Correctly set up new CDMs & how to handle CDM updates

MichaelMartinec · September 2, 2022, 8:17am

Dear community, I have two use cases which I am trying to get my head around how to approach best. I’m hopeful other colleagues here have faced similar situations with ATLAS and multiple CDMs, updates to the CDMs and user permission.

Use case:

We receive a new data source mapped to OMOP CDM and we would like users with the right permission to be able to access it through ATLAS.
For an existing data source which is already available to users in ATLAS we have received an update of the data.

For both use cases what I am trying to get my head around is what steps are required and how should the database incl. schemas ideally be setup? E.g. do we need to create separate results and temp schemas for every update which are stored in the same schema of the first version? Or would it be enough to rerun Achilles every time an update comes in? I’ve browser through all the material and references starting with this page CDM Configuration · OHDSI/WebAPI Wiki · GitHub.

Also, depending on whether the user has requested access, has the appropriate rights and passed certain trainings on a specific data source the user gets access to the data in the schemas on redshift. This means that we can’t use a generic account for each data source in ATLAS and share that configuration with all the users. Each user has to create their own new source connection incl. their personal username and password. If a new user requests access to a DB and access is granted, do we then need to provide that user with read & WRITE access to the results and temp schemas?

Our current setup and my understand of the process is the following:
For 1)

New data source is transferred to a new schema on redshift by IT. The new schema contains the CDM. In our case the CDM schema and Vocabulary schema usually refer to to the same schema. The schema is read-only for the users who have permission to access the data.
Database Administrator creates two new schemas results and temp in the database. Results table is granted insert/delete/select/update rights for the results schema and full control (create/remove tables & data) for the temp schema to the users who have permission to access the data.
Database Administrator runs Achilles to characterise the CDM data which creates tables in the results schema.
4.Database Administrator generates and runs the SQL script for the CDM dialect to establish additional tables that WebAPI will require to run in the results schema.
The Database Administrator who has access to the WebAPI DB WebAPI database also populates the source and source_daimon tables with a JDBC source connection and corresponding source_daimon that specify the location for the cdm, vocabulary, results and temp schemas associated to the source.
The user configures the new source connection in ATLAS

For 2)
1a. Update is transferred to a new schema into the existing database of the original data

Here is where I stumble. Can the same results and temp schemas be used or will the Database Administrator have to create new results and temp schemas for the data update schema?? I.e. can the Database Administrator continue with simply rerunning Achilles using the existing results and temp schemas, followed by steps 4-6 above?

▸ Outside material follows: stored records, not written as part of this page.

Source: an optimization exercise on an open RTL-to-GDS flow (aim: small area and a short achievable clock period). Production flows keep margins and buffers that such runs may drop. Where RTL was checked, it was by simulation tests only, not by an equivalence proof against the original. Power figures rest on the tool's default switching activity, not on a simulated workload.

try-umber:
==> module mcu_single_cycle, before the edit <==
module mcu_single_cycle(clk, nClear, instr_in, pc_out, write_back_data);
	input clk, nClear;
	input [15:0] instr_in;
	output [15:0] pc_out;
	output [15:0] write_back_data;
	wire [3:0] op = instr_in[15:12];
	wire [3:0] fa = instr_in[11:8];
	wire [3:0] fb = instr_in[7:4];
	wire [3:0] fc = instr_in[3:0];
	wire [15:0] imm = {{12{fc[3]}}, fc};
	wire is_and  = (op == 4'h0);
	wire is_or   = (op == 4'h1);
	wire is_add  = (op == 4'h2);
	wire is_addi = (op == 4'h3);
	wire is_sub  = (op == 4'h6);
	wire is_slt  = (op == 4'h7);
	wire is_lw   = (op == 4'h8);
	wire is_sw   = (op == 4'hA);
	wire is_bne  = (op == 4'hE);
	wire is_jmp  = (op == 4'hF);
	wire reg_write = is_and | is_or | is_add | is_addi | is_sub | is_slt | is_lw;
	wire [3:0] dst = (is_addi | is_lw) ? fb : fc;
	reg [15:0] pc;
	wire [15:0] pc1 = pc + 16'd1;
	wire [15:0] pc_br = pc1 + imm;
	reg [15:0] rf [0:15];
	reg [15:0] valid;
	wire [15:0] ra = valid[fa] ? rf[fa] : 16'd0;
	wire [15:0] rb = valid[fb] ? rf[fb] : 16'd0;
	wire sub = is_sub | is_slt;
	wire [15:0] opb = is_addi ? imm : (sub ? ~rb : rb);
	wire [15:0] sum = ra + opb + {15'd0, sub};
	reg [15:0] dm [0:15];
	wire [3:0] maddr = ra[3:0] + fc;
	wire [15:0] mdata = dm[maddr];
	reg [15:0] wb;
	always @(*) begin
		if (is_lw)       wb = mdata;
		else if (is_and) wb = ra & rb;
		else if (is_or)  wb = ra | rb;
		else if (is_slt) wb = {15'd0, sum[15]};
		else             wb = sum;
	end
	assign write_back_data = wb;
	assign pc_out = pc;
	wire taken = is_bne & (ra != rb);
	wire [15:0] pc_next = is_jmp ? {pc1[15:12], instr_in[11:0]} : (taken ? pc_br : pc1);
	always @(posedge clk or negedge nClear)
		if (!nClear) pc <= 16'd0;
		else pc <= pc_next;
	always @(posedge clk or negedge nClear)
		if (!nClear) valid <= 16'd0;
		else if (reg_write) valid[dst] <= 1'b1;
	always @(posedge clk)
		if (reg_write) rf[dst] <= wb;
	always @(posedge clk)
		if (is_sw) dm[maddr] <= rb;
endmodule
Settings: LEC_CHECK=0, CAP_MARGIN=20, CORE_MARGIN=2, CORE_UTILIZATION=40, PLACE_DENSITY=0.6, SETUP_SLACK_MARGIN=1.5, SLEW_MARGIN=20; clock period 16.0 ns.
run.sh (not shown) runs the stock make flow with config.mk's settings and CLKGATE_MAP_FILE= SYNTH_SCRIPT=/design/flow/synth_recipe.tcl, a recipe that flattens the netlist after the stock synthesis.
try-umber: full flow OK, the timing, DRC and antenna checks passed
### try-umber -> try-violet
--- a/flow/design.v
+++ b/flow/design.v
@@ -25,16 +25,33 @@
 	wire [15:0] pc1 = pc + 16'd1;
 	wire [15:0] pc_br = pc1 + imm;
 	reg [15:0] rf [0:15];
 	reg [15:0] valid;
-	wire [15:0] ra = valid[fa] ? rf[fa] : 16'd0;
-	wire [15:0] rb = valid[fb] ? rf[fb] : 16'd0;
+	wire [15:0] sel_a = valid & (16'd1 << fa);
+	wire [15:0] sel_b = valid & (16'd1 << fb);
+	reg [15:0] ra, rb;
+	integer i;
+	always @(*) begin
+		ra = 16'd0;
+		rb = 16'd0;
+		for (i = 0; i < 16; i = i + 1) begin
+			ra = ra | ({16{sel_a[i]}} & rf[i]);
+			rb = rb | ({16{sel_b[i]}} & rf[i]);
+		end
+	end
 	wire sub = is_sub | is_slt;
 	wire [15:0] opb = is_addi ? imm : (sub ? ~rb : rb);
 	wire [15:0] sum = ra + opb + {15'd0, sub};
 	reg [15:0] dm [0:15];
 	wire [3:0] maddr = ra[3:0] + fc;
-	wire [15:0] mdata = dm[maddr];
+	wire [15:0] sel_m = 16'd1 << maddr;
+	reg [15:0] mdata;
+	integer j;
+	always @(*) begin
+		mdata = 16'd0;
+		for (j = 0; j < 16; j = j + 1)
+			mdata = mdata | ({16{sel_m[j]}} & dm[j]);
+	end
 	reg [15:0] wb;
 	always @(*) begin
 		if (is_lw)       wb = mdata;
 		else if (is_and) wb = ra & rb;
==> notes.md <==
- Relative to try-umber, the fraction of the mapped netlist area in simple logic gates of try-violet is higher by 5.7 points.
- Via count (try-violet / try-umber): 1.3
- Utilization ended up 0.33 points higher on try-violet than on try-umber.
- There was hardly any difference in adder-cell share of the synthesized area between try-umber and try-violet.
- In try-violet relative to try-umber, post-route total power had gone down by a few percent.
- Die area: try-violet better than try-umber
- Changes observed in try-violet relative to try-umber: cell count increased by 403 relative to the old numbers; core area shrank by 0.0015 mm2; wire length shows an increase of 31%; length of routed met2 wiring now larger.
- | total routing resource utilization after global routing | try-violet vs try-umber | 5.9 points higher |
- The critical path startpoint comes out instr_in[8] in one run and instr_in[6] in the other, namely in try-umber and try-violet respectively.
- try-violet: cell area is 480 um2 lower than what try-umber reported.
- Compared with try-umber, try-violet shows a synthesized netlist net count that is 27% higher.
- Routed metal-1 wire length (try-violet vs. try-umber) increases by more than a quarter

---

mcu_single_cycle, a different RTL version from the one above (not shown whole).
For scale: ~1800 cells after synthesis, about 540 flip-flops.
==> module mcu_single_cycle, before the edit <==
module mcu_single_cycle(clk, nClear, instr_in, pc_out, write_back_data);
	input clk, nClear;
	input [15:0] instr_in;
	output [15:0] pc_out;
	output [15:0] write_back_data;
	wire [3:0] op = instr_in[15:12];
	wire [3:0] fa = instr_in[11:8];
	wire [3:0] fb = instr_in[7:4];
	wire [3:0] fc = instr_in[3:0];
	wire [15:0] imm = {{12{fc[3]}}, fc};
	wire is_and  = (op == 4'h0);
	wire is_or   = (op == 4'h1);
	wire is_add  = (op == 4'h2);
	wire is_addi = (op == 4'h3);
	wire is_sub  = (op == 4'h6);
	wire is_slt  = (op == 4'h7);
	wire is_lw   = (op == 4'h8);
	wire is_sw   = (op == 4'hA);
	wire is_bne  = (op == 4'hE);
	wire is_jmp  = (op == 4'hF);
	wire reg_write = is_and | is_or | is_add | is_addi | is_sub | is_slt | is_lw;
	wire [3:0] dst = (is_addi | is_lw) ? fb : fc;
	reg [15:0] rf [0:15];
	reg [15:0] valid;
	wire [15:0] sel_a = valid & (16'd1 << fa);
	wire [15:0] sel_b = valid & (16'd1 << fb);
	reg [15:0] ra, rb;
	integer i;
	always @(*) begin
		ra = 16'd0;
		rb = 16'd0;
		for (i = 0; i < 16; i = i + 1) begin
			ra = ra | ({16{sel_a[i]}} & rf[i]);
			rb = rb | ({16{sel_b[i]}} & rf[i]);
		end
	end
	reg [15:0] dm [0:15];
	reg [15:0] sel_m;
	reg [3:0] t;
	integer j;
	always @(*)
		for (j = 0; j < 16; j = j + 1) begin
			t = j[3:0] - fc;
			sel_m[j] = (ra[3:0] == t);
		end
	reg [15:0] mdata;
	always @(*) begin
		mdata = 16'd0;
		for (j = 0; j < 16; j = j + 1)
			mdata = mdata | ({16{sel_m[j]}} & dm[j]);
	end
	wire sub = is_sub | is_slt;
	wire [15:0] opb = is_addi ? imm : (sub ? ~rb : rb);
	wire [15:0] sum = ra + opb + {15'd0, sub};
	wire [15:0] wb = ({16{is_lw}} & mdata)
	               | ({16{is_and}} & (ra & rb))
	               | ({16{is_or}} & (ra | rb))
	               | ({16{is_slt}} & {15'd0, sum[15]})
	               | ({16{is_add | is_addi | is_sub}} & sum);
	assign write_back_data = wb;
	reg [15:0] pc;
	assign pc_out = pc;
	wire taken = is_bne & (ra != rb);
	wire [4:0] k = taken ? ({fc[3], fc} + 5'd1) : 5'd1;
	wire [5:0] lo = {1'b0, pc[4:0]} + {1'b0, k};
	wire [10:0] hi_inc = pc[15:5] + 11'd1;
	wire [10:0] hi_dec = pc[15:5] - 11'd1;
	wire [10:0] hi = (lo[5] & ~k[4]) ? hi_inc : ((~lo[5] & k[4]) ? hi_dec : pc[15:5]);
	wire [15:0] pc_add = {hi, lo[4:0]};
	wire [15:0] pc_next = is_jmp ? {pc_add[15:12], instr_in[11:0]} : pc_add;
	always @(posedge clk or negedge nClear)
		if (!nClear) pc <= 16'd0;
		else pc <= pc_next;
	always @(posedge clk or negedge nClear)
		if (!nClear) valid <= 16'd0;
		else if (reg_write) valid[dst] <= 1'b1;
	always @(posedge clk)
		if (reg_write) rf[dst] <= wb;
	integer w;
	always @(posedge clk)
		for (w = 0; w < 16; w = w + 1)
			if (is_sw & sel_m[w]) dm[w] <= rb;
endmodule
==> flow/config.mk <==
export PLATFORM = sky130hd
export DESIGN_NAME = mcu_single_cycle
export DESIGN_NICKNAME = mcu_single_cycle
export VERILOG_FILES = /design/flow/design.v
export SDC_FILE = /design/flow/constraint.sdc
export NUM_CORES = 4
export LEC_CHECK = 0
export CAP_MARGIN = 20
export CORE_MARGIN = 2
export CORE_UTILIZATION = 70
export PLACE_DENSITY = 0.8
export SETUP_SLACK_MARGIN = 5
export SLEW_MARGIN = 20
export TNS_END_PERCENT = 0
==> flow/constraint.sdc <==
create_clock -name core_clock -period 16.0 [get_ports {clk}]
set_input_delay 3.2000 -clock core_clock [delete_from_list [all_inputs] [get_ports {clk}]]
set_output_delay 3.2000 -clock core_clock [all_outputs]
set_load 0.01 [all_outputs]
standard.sh (not shown) runs the stock make flow with config.mk's settings and CLKGATE_MAP_FILE= SYNTH_SCRIPT=/design/flow/synth_recipe.tcl, a recipe that flattens the netlist after the stock synthesis.
==> flow/flow/run.sh <==
#!/bin/bash
# The standard layout (standard.sh), with these changes:
# - clock tree: small clock buffers, no dummy clock loads
# - port buffers: a plain buffer cell, which the repair steps can resize
# Everything make prints goes to flow.log; ORFS keeps each step's own log under orfs/logs.
here=$PWD
bash standard.sh \
  "CTS_ARGS=-sink_clustering_enable -repair_clock_nets -dont_use_dummy_load -sink_clustering_size 18 -sink_clustering_max_diameter 60 -buf_list {sky130_fd_sc_hd__clkbuf_4 sky130_fd_sc_hd__clkbuf_8}" \
  "BUFFER_PORTS_ARGS=-buffer_cell sky130_fd_sc_hd__buf_2" \
  finish > flow.log 2>&1
Then changed:
--- a/flow/design.v
+++ b/flow/design.v
@@ -40,9 +40,19 @@
 	reg [3:0] t;
 	integer j;
-	always @(*)
-		for (j = 0; j < 16; j = j + 1) begin
-			t = j[3:0] - fc;
-			sel_m[j] = (ra[3:0] == t);
+	reg [3:0] m_lo;
+	reg [3:0] m_hi0, m_hi1;
+	reg [1:0] d;
+	always @(*) begin
+		for (j = 0; j < 4; j = j + 1) begin
+			d = j[1:0] - fc[1:0];
+			m_lo[j] = (ra[1:0] == d);
+			d = j[1:0] - fc[3:2];
+			m_hi0[j] = (ra[3:2] == d);
+			d = j[1:0] - fc[3:2] - 2'd1;
+			m_hi1[j] = (ra[3:2] == d);
 		end
+		for (j = 0; j < 16; j = j + 1)
+			sel_m[j] = m_lo[j % 4] & ((j % 4 < fc[1:0]) ? m_hi1[j / 4] : m_hi0[j / 4]);
+	end
 	reg [15:0] mdata;
 	always @(*) begin
@@ -52,6 +62,7 @@
 	end
 	wire sub = is_sub | is_slt;
-	wire [15:0] opb = is_addi ? imm : (sub ? ~rb : rb);
-	wire [15:0] sum = ra + opb + {15'd0, sub};
+	wire [15:0] add_res = ra + (is_addi ? imm : rb);
+	wire [15:0] sub_res = ra - rb;
+	wire [15:0] sum = sub ? sub_res : add_res;
 	wire [15:0] wb = ({16{is_lw}} & mdata)
 	               | ({16{is_and}} & (ra & rb))
@@ -65,7 +76,17 @@
 	wire [4:0] k = taken ? ({fc[3], fc} + 5'd1) : 5'd1;
 	wire [5:0] lo = {1'b0, pc[4:0]} + {1'b0, k};
-	wire [10:0] hi_inc = pc[15:5] + 11'd1;
-	wire [10:0] hi_dec = pc[15:5] - 11'd1;
-	wire [10:0] hi = (lo[5] & ~k[4]) ? hi_inc : ((~lo[5] & k[4]) ? hi_dec : pc[15:5]);
+	wire up = lo[5] & ~k[4];
+	wire down = ~lo[5] & k[4];
+	reg [10:0] ones, zeros;
+	integer h;
+	always @(*) begin
+		ones[0] = 1'b1;
+		zeros[0] = 1'b1;
+		for (h = 1; h < 11; h = h + 1) begin
+			ones[h] = ones[h-1] & pc[4+h];
+			zeros[h] = zeros[h-1] & ~pc[4+h];
+		end
+	end
+	wire [10:0] hi = pc[15:5] ^ (({11{up}} & ones) | ({11{down}} & zeros));
 	wire [15:0] pc_add = {hi, lo[4:0]};
 	wire [15:0] pc_next = is_jmp ? {pc_add[15:12], instr_in[11:0]} : pc_add;
Outcome: Cell count rose by a few percent. Non-clock buffer count climbs by 9. Combinational power came out higher by roughly a tenth. Die area came out higher by a few percent. Setup slack got worse by 0.13 ns. Global-route usage came out higher by 0.84 points. Design area came out higher by a few percent. Critical path depth rises by 6. Power went up by a few percent. Routed wire length came out higher by a few percent. Sequential share of layout area is lower by 2.0 points.
Only the layout flow was run in the second run of this note; the RTL was not checked for function there.

==> separate check: timing with driven ports <==
The results above use ideal ports. As a check the final layouts listed here were re-extracted and re-timed, cells and wires unchanged.
Step 1 sets driving cells, clkbuf_16 on the clock port and buf_2 on the other inputs (assumed; they add their load-dependent delay and slew).
Step 2, shift: input delay + t, output delay - t, t = (earliest + latest rising clock arrival at the registers) / 2. This alone moves slack from input paths to output paths.
a / b / c = ideal ports / drivers / drivers and shift; a / b = the first two.
| run | t, ns | setup WS [ns] | worst setup path after step 2 | worst slew at a driven data input, ns | pins driven straight from the clock port |
|---|---|---|---|---|---|
| try-umber | 0.671 | 3.250 / 3.221 / 3.221 | input to output | 0.05 | 1 |
| try-violet | 0.680 | 2.424 / 2.400 / 2.400 | input to output | 0.06 | 1 |
| the first run of note 2 | 0.689 | 5.084 / 5.063 / 5.063 | input to output | 0.03 | 1 |
| the second run of note 2 | 0.681 | 4.952 / 4.922 / 4.922 | input to output | 0.04 | 1 |
After both steps every run listed still meets setup and hold. For the second run of note 2, which loses most, drivers alone change the setup slack by -0.030 ns; drivers and shift together by -0.030 ns.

1b. Update is transferred to the existing schema into the existing database overwriting the original data. In this case the Database Administrator only has to rerun Achilles?

CarmenOT · September 2, 2022, 1:26pm

Dear @Chris_Knoll @alex-odysseus @ssuvorov-fls, could you please have a look into this? Or point it out to someone that can help? Thank you!

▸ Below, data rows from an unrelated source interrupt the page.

Source: an optimization exercise on an open RTL-to-GDS flow (aim: small area, a short achievable clock period and few clock cycles). Production flows keep margins and buffers that such runs may drop.
In this exercise RTL edits were held to simulation tests only and were not proved equivalent to the original.

==> design/flow/config.mk <==
export PLATFORM = sky130hd
export DESIGN_NAME = subterranean_lwc
export DESIGN_NICKNAME = subterranean_lwc
export VERILOG_FILES = /design/flow/design.v
export SDC_FILE = /design/flow/constraint.sdc
export NUM_CORES = 4
export LEC_CHECK = 0
export ABC_CLOCK_PERIOD_IN_PS = 2000
export CAP_MARGIN = 20
export CORE_MARGIN = 2
export CORE_UTILIZATION = 40
export SETUP_SLACK_MARGIN = 3.0
export SLEW_MARGIN = 20
export TNS_END_PERCENT = 5
==> design/flow/constraint.sdc <==
create_clock -name core_clock -period 5.0 [get_ports {clk}]
set_input_delay 1.0000 -clock core_clock [delete_from_list [all_inputs] [get_ports {clk}]]
set_output_delay 1.0000 -clock core_clock [all_outputs]
set_load 0.01 [all_outputs]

MaximMoinat · September 5, 2022, 6:21pm

Whether to keep multiple versions of the same database in your Atlas instance, is entirely up to you. This is how it is most often done as far as I have seen. And if you do, you should treat it as a completely independent source (new cdm and results schema, maybe even in an actual separate database).

Only read access on the cdm should be required, and depending on your use case also read access to the results schema. For using Atlas, the WebAPI role of course needs read access to the cdm and write access to the results schema (as described in the wiki link you shared, the same WebAPI role can be used for every new data source).

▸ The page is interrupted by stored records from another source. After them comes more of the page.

Source: an optimization exercise on an open RTL-to-GDS flow (aim: small area, a short achievable clock period and few clock cycles). Production flows keep margins and buffers that such runs may drop.
Only simulation tests tie the RTL to the original design; equivalence was not proved.

==> 09-15: inputs <==
## layernorm_norm
module layernorm_norm (
    input  wire         aclk,
    input  wire         arstn,
    input  wire [159:0] S_AXIS_TDATA,
    input  wire         S_AXIS_TVALID,
    output wire         S_AXIS_TREADY,
    output wire [127:0] M_AXIS_TDATA,
    output wire         M_AXIS_TVALID,
    input  wire         M_AXIS_TREADY
);
Settings: LEC_CHECK=0, CAP_MARGIN=20, CORE_MARGIN=2, CORE_UTILIZATION=55, SETUP_SLACK_MARGIN=5, SLEW_MARGIN=20; clock period 11.0 ns.
run.sh (not shown) runs the stock make flow with config.mk's settings and CLKGATE_MAP_FILE= SYNTH_SCRIPT=/design/flow/synth_recipe.tcl, a recipe that flattens the netlist after the stock synthesis.
==> 08-22 (differences from 09-15) <==
--- a/flow/design.v
+++ b/flow/design.v
@@ -111,15 +111,15 @@
     wire [2:0] unf  = q[14:12];
     wire [15:6] p   = q[11:2];
     wire       st_h = q[1];
     wire       st_l = q[0];
     wire [7:0] e1, e2;
     wire       c2, c3;
     ln_inc #(.W(8)) u_e1 (.a(e0), .ci(1'b1), .s(e1), .co(c2));
-    ln_add #(.W(8)) u_e2 (.a(e0), .b(8'd2), .ci(1'b0), .s(e2), .co(c3));
+    ln_inc #(.W(8)) u_e2 (.a(e1), .ci(1'b1), .s(e2), .co(c3));
     wire       rh = p[7] & (st_h | p[8]);
     wire       rl = p[6] & (st_l | p[7]);
     wire [6:0] mh, ml;
     wire       oh, ol;
     ln_inc #(.W(7)) u_ih (.a(p[14:8]), .ci(rh), .s(mh), .co(oh));
     ln_inc #(.W(7)) u_il (.a(p[13:7]), .ci(rl), .s(ml), .co(ol));
     wire [6:0] m_fin = p[15] ? mh : ml;
@@ -565,15 +565,15 @@
     wire a_nan  = a_max && (ma != 7'd0);
     wire b_nan  = b_max && (mb != 7'd0);
     wire       eff_sub = sa ^ sb;
     wire [7:0] dab, dba;
     wire       cab, cba, cm;
     wire [6:0] dm;
     ln_add #(.W(8)) u_dab (.a(ea), .b(~eb), .ci(1'b1), .s(dab), .co(cab));
-    ln_add #(.W(8)) u_dba (.a(eb), .b(~ea), .ci(1'b1), .s(dba), .co(cba));
+    ln_inc #(.W(8)) u_dba (.a(~dab), .ci(1'b1), .s(dba), .co(cba));           
     ln_add #(.W(7)) u_dm  (.a(ma), .b(~mb), .ci(1'b1), .s(dm),  .co(cm));
     wire       e_lt = !cab;
     wire       e_eq = (ea == eb);
     wire       m_lt = !cm;
     wire       swap = e_lt || (e_eq && m_lt);
     wire       sx   = swap ? sb : sa;
     wire [7:0] ex   = e_lt ? eb : ea;
@@ -627,23 +627,18 @@
     wire [6:0]  mant = nrm[9:3];
     wire        g    = nrm[2];
     wire        st   = nrm[1] | nrm[0];
     wire        rnd  = g & (st | mant[0]);
     wire [6:0]  m_fin;
     wire        mco;
     ln_inc #(.W(7)) u_inc (.a(mant), .ci(rnd), .s(m_fin), .co(mco));
-    wire [9:0]  ex_p1, ex_p2, ex_m_lz;
-    wire        q0, q1, q2;
-    ln_inc #(.W(10)) u_ep1 (.a({2'b00, ex}), .ci(1'b1), .s(ex_p1), .co(q0));
-    ln_add #(.W(10)) u_ep2 (.a({2'b00, ex}), .b(10'd2), .ci(1'b0), .s(ex_p2), .co(q1));
-    ln_add #(.W(10)) u_eml (.a({2'b00, ex}), .b(~{6'd0, lz}), .ci(1'b1), .s(ex_m_lz), .co(q2));
-    wire [9:0]  ex_m_lz_p1;
-    wire        q4;
-    ln_inc #(.W(10)) u_emp (.a(ex_m_lz), .ci(1'b1), .s(ex_m_lz_p1), .co(q4));
-    wire [9:0]  e_fin = s[11] ? (mco ? ex_p2 : ex_p1) : (mco ? ex_m_lz_p1 : ex_m_lz);
+    wire [4:0]  delta = s[11] ? {3'b000, mco, !mco} : ({4'b0000, mco} - {1'b0, lz});
+    wire [9:0]  e_fin;
+    wire        q0;
+    ln_add #(.W(10)) u_ef (.a({2'b00, ex}), .b({{5{delta[4]}}, delta}), .ci(1'b0), .s(e_fin), .co(q0));
     always @(*) begin
         if (spec == 2'd1)
             y = 16'h7fc0;
         else if (spec == 2'd2)
             y = {spec_s, 8'hff, 7'd0};
         else if (spec == 2'd3)
             y = {spec_s, 15'd0};
Settings changed: CAP_MARGIN 20 to 10, CORE_UTILIZATION 55 to 40, SLEW_MARGIN 20 to 10.
==> 02-13 (differences from 09-15) <==
--- a/flow/design.v
+++ b/flow/design.v
@@ -111,15 +111,15 @@
     wire [2:0] unf  = q[14:12];
     wire [15:6] p   = q[11:2];
     wire       st_h = q[1];
     wire       st_l = q[0];
     wire [7:0] e1, e2;
     wire       c2, c3;
     ln_inc #(.W(8)) u_e1 (.a(e0), .ci(1'b1), .s(e1), .co(c2));
-    ln_add #(.W(8)) u_e2 (.a(e0), .b(8'd2), .ci(1'b0), .s(e2), .co(c3));
+    ln_inc #(.W(8)) u_e2 (.a(e1), .ci(1'b1), .s(e2), .co(c3));
     wire       rh = p[7] & (st_h | p[8]);
     wire       rl = p[6] & (st_l | p[7]);
     wire [6:0] mh, ml;
     wire       oh, ol;
     ln_inc #(.W(7)) u_ih (.a(p[14:8]), .ci(rh), .s(mh), .co(oh));
     ln_inc #(.W(7)) u_il (.a(p[13:7]), .ci(rl), .s(ml), .co(ol));
     wire [6:0] m_fin = p[15] ? mh : ml;
@@ -565,15 +565,15 @@
     wire a_nan  = a_max && (ma != 7'd0);
     wire b_nan  = b_max && (mb != 7'd0);
     wire       eff_sub = sa ^ sb;
     wire [7:0] dab, dba;
     wire       cab, cba, cm;
     wire [6:0] dm;
     ln_add #(.W(8)) u_dab (.a(ea), .b(~eb), .ci(1'b1), .s(dab), .co(cab));
-    ln_add #(.W(8)) u_dba (.a(eb), .b(~ea), .ci(1'b1), .s(dba), .co(cba));
+    ln_inc #(.W(8)) u_dba (.a(~dab), .ci(1'b1), .s(dba), .co(cba));           
     ln_add #(.W(7)) u_dm  (.a(ma), .b(~mb), .ci(1'b1), .s(dm),  .co(cm));
     wire       e_lt = !cab;
     wire       e_eq = (ea == eb);
     wire       m_lt = !cm;
     wire       swap = e_lt || (e_eq && m_lt);
     wire       sx   = swap ? sb : sa;
     wire [7:0] ex   = e_lt ? eb : ea;
@@ -627,23 +627,18 @@
     wire [6:0]  mant = nrm[9:3];
     wire        g    = nrm[2];
     wire        st   = nrm[1] | nrm[0];
     wire        rnd  = g & (st | mant[0]);
     wire [6:0]  m_fin;
     wire        mco;
     ln_inc #(.W(7)) u_inc (.a(mant), .ci(rnd), .s(m_fin), .co(mco));
-    wire [9:0]  ex_p1, ex_p2, ex_m_lz;
-    wire        q0, q1, q2;
-    ln_inc #(.W(10)) u_ep1 (.a({2'b00, ex}), .ci(1'b1), .s(ex_p1), .co(q0));
-    ln_add #(.W(10)) u_ep2 (.a({2'b00, ex}), .b(10'd2), .ci(1'b0), .s(ex_p2), .co(q1));
-    ln_add #(.W(10)) u_eml (.a({2'b00, ex}), .b(~{6'd0, lz}), .ci(1'b1), .s(ex_m_lz), .co(q2));
-    wire [9:0]  ex_m_lz_p1;
-    wire        q4;
-    ln_inc #(.W(10)) u_emp (.a(ex_m_lz), .ci(1'b1), .s(ex_m_lz_p1), .co(q4));
-    wire [9:0]  e_fin = s[11] ? (mco ? ex_p2 : ex_p1) : (mco ? ex_m_lz_p1 : ex_m_lz);
+    wire [4:0]  delta = s[11] ? {3'b000, mco, !mco} : ({4'b0000, mco} - {1'b0, lz});
+    wire [9:0]  e_fin;
+    wire        q0;
+    ln_add #(.W(10)) u_ef (.a({2'b00, ex}), .b({{5{delta[4]}}, delta}), .ci(1'b0), .s(e_fin), .co(q0));
     always @(*) begin
         if (spec == 2'd1)
             y = 16'h7fc0;
         else if (spec == 2'd2)
             y = {spec_s, 8'hff, 7'd0};
         else if (spec == 2'd3)
             y = {spec_s, 15'd0};
Settings changed: ABC_AREA set to 1.
==> 04-24 (differences from 09-15) <==
Settings changed: ABC_AREA set to 1, CORE_UTILIZATION 55 to 40.
==> comparison <==
Hold slack: 04-24 is worse than 02-13 (2.5 ps).
Wire length, lowest first: 02-13, 08-22, 04-24, 09-15.
The lowest maximum frequency belongs to 08-22, the highest to 04-24.
Synthesized cell count, lowest first: 08-22, 09-15, 02-13, 04-24.
The lowest first-iteration DRC count belongs to 08-22, the highest to 09-15.
Between 08-22 and 04-24, the lower synthesized area is in 08-22 (gap about 8%, measured against 04-24).
The lowest via count belongs to 08-22, the highest to 04-24.
Testbench counts of 09-15, summed over its fixed seeds: cycles 4,152.
Testbench counts of 08-22, summed over its fixed seeds: cycles 4,152.
Testbench counts of 02-13, summed over its fixed seeds: cycles 4,152.
Testbench counts of 04-24, summed over its fixed seeds: cycles 4,152.

-- re-timing with driven ports --
In the flow no input, the clock included, has a driving cell. The finished layouts below were timed again as built, in two steps. Step 1 sets driving cells, clkbuf_16 on the clock port and buf_2 on the other inputs (assumed; they add their load-dependent delay and slew). Step 2, shift: input delay + t, output delay - t, t = (earliest + latest rising clock arrival at the registers) / 2. This alone moves slack from input paths to output paths. a / b / c = ideal / step 1 / step 2; a / b = the first two.
run	t, ns	slack for setup (ns)	worst setup path at the end	latest minus earliest clock arrival (ns)	slew at the worst register clock pin (ns)
09-15	0.885	5.034 / 5.034 / 4.697	input to register	0.048 / 0.049	0.07 / 0.07
08-22	0.893	4.789 / 4.789 / 4.706	input to register	0.035 / 0.035	0.07 / 0.07
02-13	0.870	5.052 / 5.029 / 4.637	input to register	0.048 / 0.048	0.07 / 0.07
04-24	0.933	5.125 / 5.103 / 4.715	input to register	0.059 / 0.058	0.07 / 0.07
After both steps setup and hold are still met in every run listed. For 02-13, which loses most, drivers alone change the setup slack by -0.023 ns; drivers and shift together by -0.415 ns.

This is only true for the WebAPI role. Your users interact with this through the endpoints of the WebAPI (likely via the Atlas UI). Your users do need permissions on Atlas for the new data source.

Might be better if IT does this as well, once for all users. And grants permissions for the Atlas users (note: different from database users) to use the new data source.

In theory, yes. Old Achilles results will just be overridden. However, in my experience this leads to confusing situations. All existing results form e.g. cohort generations, will have a ‘cache’ of the last run on the old data. These results are invalid. So all analyses (cohorts, characterisations, etc.) should be rerun. This is a lot of work depending on your environment.

MichaelMartinec · September 9, 2022, 3:53pm

Thanks, this is helpful. To clarify:

Each of our users have permission to access and use specific databases (depending on training completed, compliance, site, etc). Also, we want to be able to log usage per user (able to identify which function/devision is using which data). From what you replied, the access is controlled by the data source configuration in ATLAS and each user would have his own config setup with his credentials for read access the cdm. The WebAPI role is the “generic” user which requires permission to read access to the cdm and write access to the results schema, not the user. The user only additionally requires read access to the results schema.

As mentioned above, not all users have permission to access all data sources. And the database manager does not have the password of the user to access the data source so likely the users would have to do it themselves in ATLAS?